Elindeki kahve dolu tepsiyle odaya giren Behüce ise gördüğü manzarayla şoke olmuştu. Ayaklarından başına tüm vücudu zangır zangır titredi kanlar içerisinde öldüresiye dövülen adamı seyrederken. Eli titrediğinden kahvelerin üzerindeki köpükler taştı. Behüce onca emeğinin heba olduğunu görünce şoktan çıkıverdi. Gözlerinden yaşlar süzüldü. Ağlıyordu.
****** *** * ** **** **
Bir hafta sonra gazetelerde sadece aralarındaki bağlantıları bilenlerin görebileceği ve bunları görse bile daha da azının anlayabileceği alt alta üç haber göze çarptı.
İlki şuydu:
“ Behice Boran Tip başkanlığına seçildi.”

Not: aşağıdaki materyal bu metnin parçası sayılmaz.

===== src/design/window_defs.svh =====
// What this block does
// - Close source code 0..4 picks trigger or encoder; code 5 is FVAL falling edge.
// - Close mode 0 closes after the programmed count of complete lines, then rearms.
// - Close mode 1 waits for close trigger, finishes current line, closes, rearms.
// - Close mode 2 closes on size or trigger, whichever happens first.
// - Open conditioning: 0 rise, 1 fall, 2 high, 3 low, 4 either edge.
// - Open source code 0..4 picks trigger, encoder A, B, divider or quad.
// - Immediate open waits only for line sync, then opens line and word windows.
// - Trigger open waits for the conditioned source, then opens the windows.
// - Line sync 0: all data after opening belongs to the current line.
// - Line sync 1: data before start of line, taken from LVAL, is dropped.
// - Low half of line dimensions gives lines acquired per frame after skipping.
// - High half of line dimensions gives lines skipped after the window opens.
// - Low byte of line dimensions upper extends the line count by 8 bits.
// - Bits 23..16 of line dimensions upper extend the line skip by 8 bits.
// - Low half of word dimensions gives 16-byte words taken per line after skip.
// - High half of word dimensions gives 16-byte words skipped in each line.
// - Low byte of word dimensions upper extends the word count by 8 bits.
// - Bits 23..16 of word dimensions upper extend the word skip by 8 bits.
// - Close conditioning: 0 rise, 1 fall, 2 high, 3 low, 4 either edge.
// - 24-bit volume counter counts volumes; any write to its register clears it.
// - Clear mode: acquisition start, volume, sequence or line window start.
// - Update mode: continuous, or end of volume, sequence or line window.
`ifndef WINDOW_DEFS_SVH
`define WINDOW_DEFS_SVH

// ----------------------------------------------------------------------
// Register offsets
// ----------------------------------------------------------------------
`define OFS_LINE_CONTROL      8'h00
`define OFS_LINE_DIMS         8'h04
`define OFS_LINE_DIMS_UPPER   8'h08
`define OFS_WORD_DIMS         8'h0c
`define OFS_WORD_DIMS_UPPER   8'h10
`define OFS_VOLUME_COUNT      8'h14

// ----------------------------------------------------------------------
// Field positions and masks
// ----------------------------------------------------------------------
`define LSB_CLOSE_COND        0
`define LSB_CLOSE_SRC         4
`define LSB_CLOSE_MODE        8
`define LSB_OPEN_COND         12
`define LSB_OPEN_SRC          16
`define LSB_OPEN_MODE         20
`define LSB_LINE_SYNC         24
`define LSB_SIZE              0
`define LSB_SKIP              16
`define LSB_VOL_CLR_MODE      28
`define LSB_VOL_UPD_MODE      30
`define MASK_LINE_CONTROL     32'h0fffffff
`define MASK_DIMS_UPPER       32'h00ff00ff
`define SRC_FVAL_FALL         4'h5

// ----------------------------------------------------------------------
// Reset values
// ----------------------------------------------------------------------
`define RST_LINE_CONTROL      32'h00000000
`define RST_DIMS              32'h00000000
`define RST_VOLUME            24'h000000

`endif


===== src/design/window_pkg.sv =====
package window_pkg;

  typedef enum logic [1:0] {
    ST_IDLE,
    ST_WAIT_OPEN,
    ST_OPEN
  } state_t;

  typedef enum logic [3:0] {
    CLOSE_SIZE    = 4'h0,
    CLOSE_TRIGGER = 4'h1,
    CLOSE_EITHER  = 4'h2
  } close_mode_t;

  typedef enum logic [3:0] {
    COND_RISE   = 4'h0,
    COND_FALL   = 4'h1,
    COND_HIGH   = 4'h2,
    COND_LOW    = 4'h3,
    COND_EITHER = 4'h4
  } trig_cond_t;

endpackage
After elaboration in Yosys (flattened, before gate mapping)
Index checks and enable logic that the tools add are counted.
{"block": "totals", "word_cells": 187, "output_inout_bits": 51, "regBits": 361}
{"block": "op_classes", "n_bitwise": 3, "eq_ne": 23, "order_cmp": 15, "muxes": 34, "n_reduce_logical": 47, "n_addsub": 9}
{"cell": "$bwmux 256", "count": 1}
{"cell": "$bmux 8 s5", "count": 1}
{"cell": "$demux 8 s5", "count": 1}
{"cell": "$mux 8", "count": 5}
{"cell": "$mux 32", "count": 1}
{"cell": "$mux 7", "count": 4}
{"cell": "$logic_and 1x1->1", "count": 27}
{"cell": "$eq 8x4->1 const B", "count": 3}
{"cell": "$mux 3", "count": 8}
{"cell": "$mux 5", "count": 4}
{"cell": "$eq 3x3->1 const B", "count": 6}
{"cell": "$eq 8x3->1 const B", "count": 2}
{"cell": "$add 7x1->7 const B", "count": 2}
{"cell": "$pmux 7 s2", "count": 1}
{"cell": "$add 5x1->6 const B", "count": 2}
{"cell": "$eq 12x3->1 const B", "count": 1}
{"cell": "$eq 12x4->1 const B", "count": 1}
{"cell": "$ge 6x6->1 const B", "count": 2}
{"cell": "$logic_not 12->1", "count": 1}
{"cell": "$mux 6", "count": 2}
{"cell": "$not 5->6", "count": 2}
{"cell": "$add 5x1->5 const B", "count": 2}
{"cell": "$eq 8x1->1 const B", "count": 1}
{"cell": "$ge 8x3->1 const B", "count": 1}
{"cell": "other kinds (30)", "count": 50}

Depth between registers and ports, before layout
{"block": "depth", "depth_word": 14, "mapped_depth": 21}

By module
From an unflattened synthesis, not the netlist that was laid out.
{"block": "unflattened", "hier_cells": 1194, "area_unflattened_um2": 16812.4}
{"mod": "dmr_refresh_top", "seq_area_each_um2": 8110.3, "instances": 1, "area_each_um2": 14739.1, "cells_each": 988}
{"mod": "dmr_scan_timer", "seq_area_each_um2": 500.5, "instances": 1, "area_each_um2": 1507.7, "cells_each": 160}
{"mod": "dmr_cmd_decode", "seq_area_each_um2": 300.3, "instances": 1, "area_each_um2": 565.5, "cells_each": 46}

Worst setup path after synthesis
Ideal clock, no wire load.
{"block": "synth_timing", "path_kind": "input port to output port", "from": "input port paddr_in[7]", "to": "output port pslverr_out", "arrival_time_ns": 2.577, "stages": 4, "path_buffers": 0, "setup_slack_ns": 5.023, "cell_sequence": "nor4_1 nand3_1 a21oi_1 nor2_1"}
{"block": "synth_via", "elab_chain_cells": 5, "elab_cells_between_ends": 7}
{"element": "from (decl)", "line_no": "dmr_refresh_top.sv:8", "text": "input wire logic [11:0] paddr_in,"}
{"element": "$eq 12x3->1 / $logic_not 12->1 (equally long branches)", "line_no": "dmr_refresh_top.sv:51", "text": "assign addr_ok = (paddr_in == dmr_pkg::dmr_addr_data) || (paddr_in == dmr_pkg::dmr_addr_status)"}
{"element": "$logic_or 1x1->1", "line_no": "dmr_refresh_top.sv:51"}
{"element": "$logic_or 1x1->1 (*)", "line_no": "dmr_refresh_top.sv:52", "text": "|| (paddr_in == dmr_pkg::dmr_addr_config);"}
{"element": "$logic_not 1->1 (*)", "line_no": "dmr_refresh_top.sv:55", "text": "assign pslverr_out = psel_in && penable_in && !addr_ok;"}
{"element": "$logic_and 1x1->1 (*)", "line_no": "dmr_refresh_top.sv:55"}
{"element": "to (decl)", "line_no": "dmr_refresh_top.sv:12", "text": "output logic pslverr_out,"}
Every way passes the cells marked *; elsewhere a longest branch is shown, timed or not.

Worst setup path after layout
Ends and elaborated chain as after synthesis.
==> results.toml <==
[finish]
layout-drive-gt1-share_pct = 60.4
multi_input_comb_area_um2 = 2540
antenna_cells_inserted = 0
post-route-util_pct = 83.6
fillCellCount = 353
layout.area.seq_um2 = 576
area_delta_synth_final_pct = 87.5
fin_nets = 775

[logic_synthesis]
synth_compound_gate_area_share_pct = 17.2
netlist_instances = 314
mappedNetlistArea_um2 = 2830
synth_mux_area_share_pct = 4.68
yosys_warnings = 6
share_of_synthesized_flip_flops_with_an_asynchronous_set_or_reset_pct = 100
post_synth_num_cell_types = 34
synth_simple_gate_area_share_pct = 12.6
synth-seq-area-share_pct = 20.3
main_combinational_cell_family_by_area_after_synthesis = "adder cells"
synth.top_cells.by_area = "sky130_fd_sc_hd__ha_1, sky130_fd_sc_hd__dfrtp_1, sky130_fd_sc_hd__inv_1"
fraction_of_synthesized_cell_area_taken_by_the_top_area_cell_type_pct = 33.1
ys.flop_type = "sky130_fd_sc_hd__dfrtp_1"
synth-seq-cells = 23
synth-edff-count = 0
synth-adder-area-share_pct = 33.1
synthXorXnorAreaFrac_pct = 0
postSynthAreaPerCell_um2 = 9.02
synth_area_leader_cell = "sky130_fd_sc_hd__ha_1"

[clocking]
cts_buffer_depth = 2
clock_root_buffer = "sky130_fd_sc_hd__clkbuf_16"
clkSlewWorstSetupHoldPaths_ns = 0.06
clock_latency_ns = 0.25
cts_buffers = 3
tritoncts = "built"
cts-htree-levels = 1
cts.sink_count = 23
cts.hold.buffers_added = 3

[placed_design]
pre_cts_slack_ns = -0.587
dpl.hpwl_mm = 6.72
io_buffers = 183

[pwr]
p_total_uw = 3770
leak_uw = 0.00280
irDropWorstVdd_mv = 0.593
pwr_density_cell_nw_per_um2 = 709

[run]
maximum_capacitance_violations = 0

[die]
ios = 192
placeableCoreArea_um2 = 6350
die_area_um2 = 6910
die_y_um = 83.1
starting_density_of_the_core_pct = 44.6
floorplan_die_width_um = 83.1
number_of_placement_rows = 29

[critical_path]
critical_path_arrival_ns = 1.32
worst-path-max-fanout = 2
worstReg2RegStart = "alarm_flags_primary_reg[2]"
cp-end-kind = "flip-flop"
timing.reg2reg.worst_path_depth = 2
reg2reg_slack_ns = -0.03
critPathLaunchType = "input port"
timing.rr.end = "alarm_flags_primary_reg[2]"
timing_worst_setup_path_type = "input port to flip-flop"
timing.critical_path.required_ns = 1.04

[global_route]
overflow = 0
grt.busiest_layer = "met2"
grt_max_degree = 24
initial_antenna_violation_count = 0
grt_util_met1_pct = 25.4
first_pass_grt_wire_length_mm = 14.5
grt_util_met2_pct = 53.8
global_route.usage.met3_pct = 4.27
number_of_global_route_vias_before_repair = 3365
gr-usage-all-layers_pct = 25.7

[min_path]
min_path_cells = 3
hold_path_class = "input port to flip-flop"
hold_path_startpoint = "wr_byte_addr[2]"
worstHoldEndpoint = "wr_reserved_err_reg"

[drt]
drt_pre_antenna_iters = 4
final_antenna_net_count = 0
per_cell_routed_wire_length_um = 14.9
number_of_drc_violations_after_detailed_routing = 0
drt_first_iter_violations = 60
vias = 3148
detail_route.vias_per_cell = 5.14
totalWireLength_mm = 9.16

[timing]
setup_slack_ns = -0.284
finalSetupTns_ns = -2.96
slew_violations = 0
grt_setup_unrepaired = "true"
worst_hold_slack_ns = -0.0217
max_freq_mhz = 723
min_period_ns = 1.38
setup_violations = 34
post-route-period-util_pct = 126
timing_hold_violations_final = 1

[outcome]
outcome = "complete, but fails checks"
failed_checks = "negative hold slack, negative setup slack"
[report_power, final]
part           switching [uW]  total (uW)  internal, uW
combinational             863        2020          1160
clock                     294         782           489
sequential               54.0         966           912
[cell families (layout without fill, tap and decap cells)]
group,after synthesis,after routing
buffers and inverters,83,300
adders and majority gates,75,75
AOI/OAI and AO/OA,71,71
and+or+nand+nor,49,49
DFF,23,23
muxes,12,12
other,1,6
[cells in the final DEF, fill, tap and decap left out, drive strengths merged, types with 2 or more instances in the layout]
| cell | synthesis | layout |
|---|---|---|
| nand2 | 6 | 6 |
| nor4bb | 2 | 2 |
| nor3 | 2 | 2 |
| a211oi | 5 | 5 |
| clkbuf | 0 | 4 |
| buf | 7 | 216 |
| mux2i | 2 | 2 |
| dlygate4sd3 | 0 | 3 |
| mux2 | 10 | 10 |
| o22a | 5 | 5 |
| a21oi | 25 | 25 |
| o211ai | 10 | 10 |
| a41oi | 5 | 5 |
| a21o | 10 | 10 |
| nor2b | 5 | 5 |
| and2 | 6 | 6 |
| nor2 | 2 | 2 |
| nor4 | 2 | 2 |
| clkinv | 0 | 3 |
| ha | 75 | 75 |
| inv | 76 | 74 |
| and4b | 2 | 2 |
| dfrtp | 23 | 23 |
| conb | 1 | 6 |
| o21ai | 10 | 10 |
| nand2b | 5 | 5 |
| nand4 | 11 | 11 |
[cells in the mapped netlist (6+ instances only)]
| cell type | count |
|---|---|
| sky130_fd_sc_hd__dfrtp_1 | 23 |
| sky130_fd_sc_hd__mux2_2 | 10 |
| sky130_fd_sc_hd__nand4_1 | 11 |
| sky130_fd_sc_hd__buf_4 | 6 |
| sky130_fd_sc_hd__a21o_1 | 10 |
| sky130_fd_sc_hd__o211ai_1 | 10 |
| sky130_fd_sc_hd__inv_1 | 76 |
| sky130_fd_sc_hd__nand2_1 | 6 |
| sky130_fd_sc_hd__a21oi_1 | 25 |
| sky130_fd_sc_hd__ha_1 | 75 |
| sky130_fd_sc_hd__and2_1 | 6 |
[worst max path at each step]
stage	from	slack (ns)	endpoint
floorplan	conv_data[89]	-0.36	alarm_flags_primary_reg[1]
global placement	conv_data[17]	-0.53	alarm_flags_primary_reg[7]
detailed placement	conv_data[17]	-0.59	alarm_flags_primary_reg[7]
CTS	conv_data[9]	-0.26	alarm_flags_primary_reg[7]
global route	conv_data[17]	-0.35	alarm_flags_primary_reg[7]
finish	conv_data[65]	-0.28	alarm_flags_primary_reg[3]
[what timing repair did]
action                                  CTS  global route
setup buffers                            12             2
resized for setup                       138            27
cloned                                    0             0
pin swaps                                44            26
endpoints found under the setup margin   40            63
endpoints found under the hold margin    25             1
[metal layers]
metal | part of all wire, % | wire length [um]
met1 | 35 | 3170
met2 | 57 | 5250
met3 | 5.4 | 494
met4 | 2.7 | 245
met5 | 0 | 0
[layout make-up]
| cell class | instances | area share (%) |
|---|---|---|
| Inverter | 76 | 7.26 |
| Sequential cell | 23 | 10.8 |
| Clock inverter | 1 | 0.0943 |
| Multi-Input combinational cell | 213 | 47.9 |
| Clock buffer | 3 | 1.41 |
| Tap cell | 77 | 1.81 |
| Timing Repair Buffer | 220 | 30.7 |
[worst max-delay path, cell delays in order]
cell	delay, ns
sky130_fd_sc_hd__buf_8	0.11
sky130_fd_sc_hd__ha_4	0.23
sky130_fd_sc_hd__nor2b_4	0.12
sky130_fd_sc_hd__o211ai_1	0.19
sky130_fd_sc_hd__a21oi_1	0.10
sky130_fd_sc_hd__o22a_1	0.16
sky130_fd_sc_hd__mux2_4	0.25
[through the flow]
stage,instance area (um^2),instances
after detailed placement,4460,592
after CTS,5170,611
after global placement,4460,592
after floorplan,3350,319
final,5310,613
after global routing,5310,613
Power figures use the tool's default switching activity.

İkinci haber nüfus sayımının sonuçlarını söylüyordu.
“Türkiye nüfusu sonuçları resmi olarak açıklandı, 35.066.549 kişi.“
En alttaki haber ise birçok kişinin okumadan geçtiği bir haberdi.
“ Nüfus sayımı sırasında çıkan kavgada yaralanan memurun hayati tehlikesi sürüyor. Edinilen bilgilere göre dini değerlere hakaret ettiği öne sürülen bir memura diğer memur ve vatandaşlar tepki gösterdi. Çıkan tartışma kavgaya dönüştü. Biri ağır üç kişi yaralandı. Yetkililer ivedilikle soruşturmanın tamamlanacağını, sol anarşistlerin bu ve benzeri provakatif eylemlerine karşı daha dikkatli olunması gerektiğini söylediler.”